The result is a combination of 5-8 words that make absolutely no sense whatsoever and is purely random. According to experts, a 5-word string can be hacked via thousand or so PCs that feature high-end graphics processors while an 8-word string will remain secure through 2050.
Mira’s mom, Julia Angwin is an award-winning investigative journalist and author of the book, ‘Dragnet Nation’. She employed Mira as part of research for the book and this led the 6th grader to realize that other people might be interested in this particular service of hers as well. Mira says, “I started this business because my mom was too lazy to roll dice so many times, so she paid me to roll dice and make passwords for her.”
She started a website as well because otherwise the sales were slow.
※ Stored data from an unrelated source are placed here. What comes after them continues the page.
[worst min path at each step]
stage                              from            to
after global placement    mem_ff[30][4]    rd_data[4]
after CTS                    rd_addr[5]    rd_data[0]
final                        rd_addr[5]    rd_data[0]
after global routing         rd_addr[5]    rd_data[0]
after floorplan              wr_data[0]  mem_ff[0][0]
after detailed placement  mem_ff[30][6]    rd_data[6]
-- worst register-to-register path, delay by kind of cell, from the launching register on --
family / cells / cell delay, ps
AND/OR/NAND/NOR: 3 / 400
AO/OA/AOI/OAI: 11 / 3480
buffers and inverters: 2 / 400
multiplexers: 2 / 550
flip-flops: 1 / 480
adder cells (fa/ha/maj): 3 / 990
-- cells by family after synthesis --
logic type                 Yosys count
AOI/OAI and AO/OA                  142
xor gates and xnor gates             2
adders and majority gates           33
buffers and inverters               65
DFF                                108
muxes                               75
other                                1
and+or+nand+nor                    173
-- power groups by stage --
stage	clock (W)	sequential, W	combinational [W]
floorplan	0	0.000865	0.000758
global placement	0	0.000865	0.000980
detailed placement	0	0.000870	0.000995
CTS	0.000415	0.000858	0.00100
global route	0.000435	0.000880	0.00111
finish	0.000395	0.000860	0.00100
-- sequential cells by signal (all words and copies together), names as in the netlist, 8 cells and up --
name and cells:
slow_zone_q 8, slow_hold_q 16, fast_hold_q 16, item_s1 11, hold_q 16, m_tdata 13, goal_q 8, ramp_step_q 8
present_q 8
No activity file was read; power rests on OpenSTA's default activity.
### config.mk
export PLATFORM = sky130hd
export DESIGN_NAME = fmia_term_unit
export DESIGN_NICKNAME = d
export VERILOG_FILES = /design/src/hw/rtl/fmia_pkg.sv /design/src/hw/rtl/fmia_term_unit.sv
export SDC_FILE = /design/constraint.sdc
export NUM_CORES = 2
export LEC_CHECK = 0
export ABC_AREA = 0
export ABC_CLOCK_PERIOD_IN_PS = 19470
export CORE_ASPECT_RATIO = 1.25
export CORE_MARGIN = 8
export CORE_UTILIZATION = 30
export DETAILED_ROUTE_END_ITERATION = 6
export DONT_BUFFER_PORTS = 1
export GPL_TIMING_DRIVEN = 1
export SYNTH_ARGS = -nofsm -noshare
export SYNTH_HDL_FRONTEND = slang
export SYNTH_SLANG_ARGS = --single-unit
export TNS_END_PERCENT = 1
### constraint.sdc
create_clock -name clk -period 19.47 [get_ports clk]
set_clock_uncertainty 0.15 [all_clocks]
set_input_delay 0.9735 -clock clk [delete_from_list [all_inputs] [get_ports clk]]
set_output_delay 0.9735 -clock clk [all_outputs]
set_load 0.005 [all_outputs]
Making a website allowed her to gain more traction and got her service public. Upon receiving an order, Mira rolls a dice multiple times and looks up the corresponding words on Diceware word list. She ends the process by writing down the password string onto a paper and mailing it to the customer. She suggests that customers should impart a few changes once they receive it; capitalizing a few letters or addition of symbols.
Mira has already sold about 30 passwords so far and is capable of earning $12 per hour if she worked full time. She herself also makes use of Diceware passwords. She says, “This whole concept of making your own passwords and being super secure and stuff, I don’t think my friends understand that, but I think it’s cool.”
The creator of Diceware was pleased to hear about this and said, “I am tickled to hear this, and no, I haven’t heard of anything like it before. Obviously, from a security perspective, it is much better to generate your own Diceware passphrase in private, but it is unlikely she is working for the bad guys, and any effort to publicize the importance of strong passwords is for the good.”